Approach 2: IBM InfoSphere Data Replication (IIDR)

  • IBM's enterprise CDC tool for DB2
  • Supports DB2 for z/OS, i, and LUW
  • Can replicate to Kafka topics or flat files
  • Kafka output can feed into Fabric Eventstreams

Approach 3: Fabric Data Pipeline with Watermark Pattern

  • Use the DB2 copy activity in a Fabric pipeline
  • Implement incremental load using a watermark column (timestamp/ID)
  • Schedule pipeline to run at desired intervals (pseudo-CDC)
  • Not true real-time, but simpler to implement

Approach 4: IBM Data Gate (for z/OS)

  • Replicates DB2 for z/OS data to DB2 LUW in cloud
  • From cloud DB2 LUW, use Fabric DB2 connector or Debezium

DB2 for z/OS vs DB2 LUW Considerations

Aspect DB2 for z/OS DB2 LUW
Fabric Connector Yes (via DRDA) Yes (via DRDA)
Gateway Required Yes (on-premises) Yes (on-premises)
Debezium CDC Not supported (z/OS) Supported
IBM IIDR CDC Supported Supported
Network SNA/TCP-IP via gateway Direct TCP/IP
EBCDIC Handling May need conversion Not applicable
Package Collection Must specify (NULLID default) Standard

z/OS-Specific Notes: - EBCDIC to ASCII conversion may be needed for character data - Package collection configuration is critical (common error: SQLSTATE=51002 SQLCODE=-805) - Fix: Set packageCollection property to NULLID in connection settings

JDBC/ODBC Connection Patterns

The Fabric DB2 connector uses the Microsoft driver by default, but also supports the IBM driver:

Microsoft Driver (Default): - Built-in, no additional installation needed - Uses DRDA protocol - Works for most scenarios

IBM Driver (Optional): - Requires installing IBM DB2 driver for .NET on the gateway machine - Download from: https://www.ibm.com/support/pages/download-initial-version-115-clients-and-drivers - Needed for advanced features or specific DB2 versions

Connection Properties: - Server: DB2 hostname and port - Database: Database name - Authentication: Basic (username/password) - Additional properties: Package collection, command timeout

On-Premises DB2 to Fabric Pattern

On-Premises DB2
    |
    v (DRDA Protocol)
On-Premises Data Gateway (Windows Server)
    |
    v (HTTPS)
Fabric Data Factory
    |
    +--> Copy Activity --> Lakehouse (Bronze)
    +--> Dataflow Gen2 --> Lakehouse/Warehouse
    +--> Copy Job --> Direct table load
    |
    v
Fabric Data Warehouse / Lakehouse (Silver/Gold)
    |
    v
Power BI Reports (Direct Lake)

⚡ Part 2: Advanced Real-Time Intelligence & Streaming

4. Multiple Source Connectors for Fabric Eventstreams/RTI

Comprehensive Source Connector Matrix

Fabric Eventstreams (Enhanced Capabilities) supports 30+ source connectors. Below is a detailed analysis for each requested source.
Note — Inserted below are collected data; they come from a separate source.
<file path="config.mk">
export PLATFORM = sky130hd
export DESIGN_NAME = jtag_bscan_tap
export DESIGN_NICKNAME = d
export VERILOG_FILES = /design/src/rtl/jtag_pkg.sv /design/src/rtl/jtag_tap_fsm.sv /design/src/rtl/jtag_bscan_tap.sv
export SDC_FILE = /design/constraint.sdc
export NUM_CORES = 1
export LEC_CHECK = 0
export CAP_MARGIN = 30
export CORE_UTILIZATION = 40
export CTS_CLUSTER_SIZE = 30
export DETAILED_ROUTE_END_ITERATION = 7
export GPL_ROUTABILITY_DRIVEN = 0
export SLEW_MARGIN = 20
export SYNTH_ARGS = -nofsm -noshare
export SYNTH_HDL_FRONTEND = slang
export SYNTH_SLANG_ARGS = --single-unit
</file>
<file path="constraint.sdc">
create_clock -name internal_clk -period 2.5 [get_ports internal_clk]
set_clock_uncertainty 0.05 [all_clocks]
set_input_delay 0.375 -clock internal_clk [delete_from_list [all_inputs] [get_ports internal_clk]]
set_output_delay 0.375 -clock internal_clk [all_outputs]
set_load 0.1 [all_outputs]
</file>
File: config.mk
export PLATFORM = sky130hd
export DESIGN_NAME = symbol_rate_nco
export DESIGN_NICKNAME = d
export VERILOG_FILES = /design/src/rtl/symbol_rate_nco.sv
export SDC_FILE = /design/constraint.sdc
export NUM_CORES = 1
export LEC_CHECK = 0
export ABC_CLOCK_PERIOD_IN_PS = 3700
export CORE_ASPECT_RATIO = 0.5
export CORE_MARGIN = 2
export CORE_UTILIZATION = 60
export DETAILED_ROUTE_END_ITERATION = 6
export GPL_ROUTABILITY_DRIVEN = 0
export PLACE_DENSITY = 0.84
export SYNTH_ARGS = -nofsm -noshare
export SYNTH_HDL_FRONTEND = slang
export SYNTH_SLANG_ARGS = --single-unit
export TNS_END_PERCENT = 50
File: constraint.sdc
create_clock -name clk -period 3.7 [get_ports clk]
set_input_delay 0.37 -clock clk [delete_from_list [all_inputs] [get_ports clk]]
set_output_delay 0.37 -clock clk [all_outputs]
set_load 0.02 [all_outputs]
File: src/rtl/symbol_rate_nco.sv
// Symbol-rate NCO: debounces the byte-written 64-bit phase increment, runs the
// phase accumulator and turns accumulator wraps into credit-buffered symbol requests.
module symbol_rate_nco #(
    parameter int STABLE_CYCLES = 256
) (
    input  logic        clk,
    input  logic        rstin,
    input  logic [63:0] srate,
    input  logic        enable,
    input  logic        sym_ready,
    input  logic        clear_ovr,
    output logic        sym_req,
    output logic [15:0] phase,
    output logic        rate_update,
    output logic        rate_locked,
    output logic        overrun
);
    localparam int               CNT_W   = $clog2(STABLE_CYCLES);
    localparam logic [CNT_W-1:0] CNT_MAX = CNT_W'(STABLE_CYCLES - 1);

    typedef enum logic [1:0] {IDLE, RUN, FLUSH} state_t;

    function automatic logic [CNT_W-1:0] sat_inc_cnt(input logic [CNT_W-1:0] c);
        return (c == CNT_MAX) ? c : c + 1'b1;
    endfunction

    state_t           state, state_nx;
    logic [63:0]      acc, acc_nx, inc_r, srate_q;
    logic [CNT_W-1:0] stab_cnt;
    logic [1:0]       pending, pending_nx;
    logic [64:0]      sum;
    logic             wrap, accept, adopt, ovr_set;

    assign rate_locked = (inc_r != '0);

    always_comb begin
        sum        = {1'b0, acc} + {1'b0, inc_r};
        wrap       = (state == RUN) && sum[64];
        accept     = sym_req && sym_ready;
        // Adoption never touches acc, so the phase stays continuous across rate changes.
        adopt      = (stab_cnt == CNT_MAX) && (srate_q != inc_r);
        state_nx   = state;
        acc_nx     = acc;
        pending_nx = pending;
        ovr_set    = 1'b0;

        case (state)
            IDLE: begin
                acc_nx = '0;
                if (enable) state_nx = RUN;
            end
            RUN: begin
                acc_nx = sum[63:0];
                if (!enable) state_nx = FLUSH;
            end
            FLUSH: begin
                if (enable) begin
                    state_nx = RUN;
                end else if (pending == 2'd0) begin
                    state_nx = IDLE;
                    acc_nx   = '0;
                end
            end
            default: state_nx = IDLE;
        endcase

        if (state == IDLE) begin
            pending_nx = 2'd0;
        end else if (wrap && !accept) begin
            if (pending == 2'd3) ovr_set = 1'b1;
            else                 pending_nx = pending + 2'd1;
        end else if (!wrap && accept) begin
            pending_nx = pending - 2'd1;
        end
    end

    always_ff @(posedge clk) begin
        if (rstin) begin
            srate_q     <= '0;
            stab_cnt    <= '0;
            inc_r       <= '0;
            rate_update <= 1'b0;
            state       <= IDLE;
            acc         <= '0;
            phase       <= '0;
            pending     <= 2'd0;
            sym_req     <= 1'b0;
            overrun     <= 1'b0;
        end else begin
            srate_q     <= srate;
            stab_cnt    <= (srate != srate_q) ? '0 : sat_inc_cnt(stab_cnt);
            rate_update <= adopt;
            if (adopt) inc_r <= srate_q;
            state       <= state_nx;
            acc         <= acc_nx;
            phase       <= acc_nx[63:48];
            pending     <= pending_nx;
            sym_req     <= (pending_nx != 2'd0);
            // A lost wrap in the same cycle as a clear still leaves the flag set.
            overrun     <= ovr_set | (overrun & ~clear_ovr);
        end
    end
endmodule

### After elaboration in Yosys (flattened, before gate mapping)

Cells that the tools add are included.

* flip-flop bits (word level): 207
* bits of input ports: 69
* output and inout bits: 20
* logic and storage cells: 58

* $add $sub $neg: 4
* equal/unequal tests: 11
* mux-type cells: 15
* bitwise operators: 3
* reduce and logical (&&, ||, !) cells: 15

Operator list (count)
* one-hot mux 64 bit (3 select lines): 1
* two-way mux 64 bit: 2
* inequality test 64 bit: 2
* adder 64 x 64 -> 65 bit: 1
* nonzero test 64 bit: 1
* two-way mux 2 bit: 8
* adder 8 x 1 -> 8 bit (second input constant): 1
* == test 8 bit (second input constant): 1
* inequality test 2 bit (second input constant): 4
* one-hot mux 2 bit (3 select lines): 1
* AND reduction 3 bit: 2
* logical AND 1 bit: 5
* == test 2 bit (second input constant): 2
* logical NOT 2 bit: 2
* two-way mux 1 bit: 3
* inequality test 3 bit (second input constant): 1
* nonzero test 3 bit: 1
* adder 2 x 1 -> 2 bit (second input constant): 1
* == test 2 x 1 -> 1 bit (second input constant): 1
* logical NOT 1 bit: 2
* nonzero test 2 bit: 1
* OR reduction 2 bit: 1
* subtractor 2 x 1 -> 2 bit (second input constant): 1
* bitwise AND 1 bit: 1
* 2 further kinds: 2

### Depth between registers and ports, before layout

Gate-level depths: netlist of the first run.

* depth after elaboration: 8
* mapped depth: 13

### Worst setup path before layout of the first run

Ideal clock, no wire load.

* path type: reg-to-reg
* from: register inc_r[0]
* to: register sym_req
* data arrival time: 2.698 ns
* path slack: 0.875 ns
* cell stages (with the launch flop): 14
* path buffers: 0
* clock period less this slack: 2.825 ns
* cells stage by stage: dfxtp_1 > ha_1 > inv_1 > fa_1 > nand2b_1 > a21oi_1 > o21ai_2 > o21ai_1 > a21o_1 > a31o_4 > a41oi_4 > xnor2_1 > a221oi_2 > a31oi_1

* longest elaborated chain between the ends: 8
* elaborated cells on any way between the ends: 9
* classes of those cells: add/sub (1); mux (3); reduce/logical (5)

RTL lines
* start: declaration: line 28 `logic [63:0] acc, acc_nx, inc_r, srate_q;`
* start signal: assignment: line 93 `if (adopt) inc_r <= srate_q;`
* adder 64 x 64 -> 65 bit *: line 37 `sum = {1'b0, acc} + {1'b0, inc_r};`
* logical AND 1 bit *: line 38 `wrap = (state == RUN) && sum[64];`
* logical NOT 1 bit: line 72 `end else if (!wrap && accept) begin`
* logical AND 1 bit: line 72
* two-way mux 2 bit: line 72
* two-way mux 2 bit *: line 69 `end else if (wrap && !accept) begin`
* two-way mux 2 bit *: line 67 `if (state == IDLE) begin`
* nonzero test 2 bit *: line 98 `sym_req <= (pending_nx != 2'd0);`
* end signal: assignment: line 98
* end: declaration: line 12 `output logic sym_req,`

Every way passes the cells marked *; elsewhere a longest branch is shown, timed or not.
A chain may end at the register's enable or synchronous reset.

### Worst setup path in the final report of the first run

Same ends and word-level chain as after synthesis.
4a. SQL Server (On-Premises CDC)

Connector: SQL Server on VM DB CDC

Property Details
Availability GA (General Availability)
Connector Name SQL Server on Virtual Machine Database (VM DB) CDC
Supported Platforms SQL Server on Azure VMs, Amazon RDS for SQL Server, Amazon RDS Custom, Google Cloud SQL for SQL Server
Authentication Basic (username/password)
Gateway Not required for public access; VNet data gateway for private networks
Latency Near real-time (seconds to low minutes)
Throughput Depends on source DB transaction volume and Fabric capacity

Configuration Steps: 1. Enable CDC on the SQL Server database: EXEC sys.sp_cdc_enable_db; 2. Enable CDC on target tables: EXEC sys.sp_cdc_enable_table @source_schema=N'dbo', @source_name=N'MyTable', @role_name=NULL 3. In Fabric, create an Eventstream with Enhanced Capabilities 4. Add Source > SQL Server on VM DB CDC 5. Provide server address, database, credentials 6. Select tables to monitor (supports regex patterns) 7. Configure decimal handling mode (Precise/Double/String)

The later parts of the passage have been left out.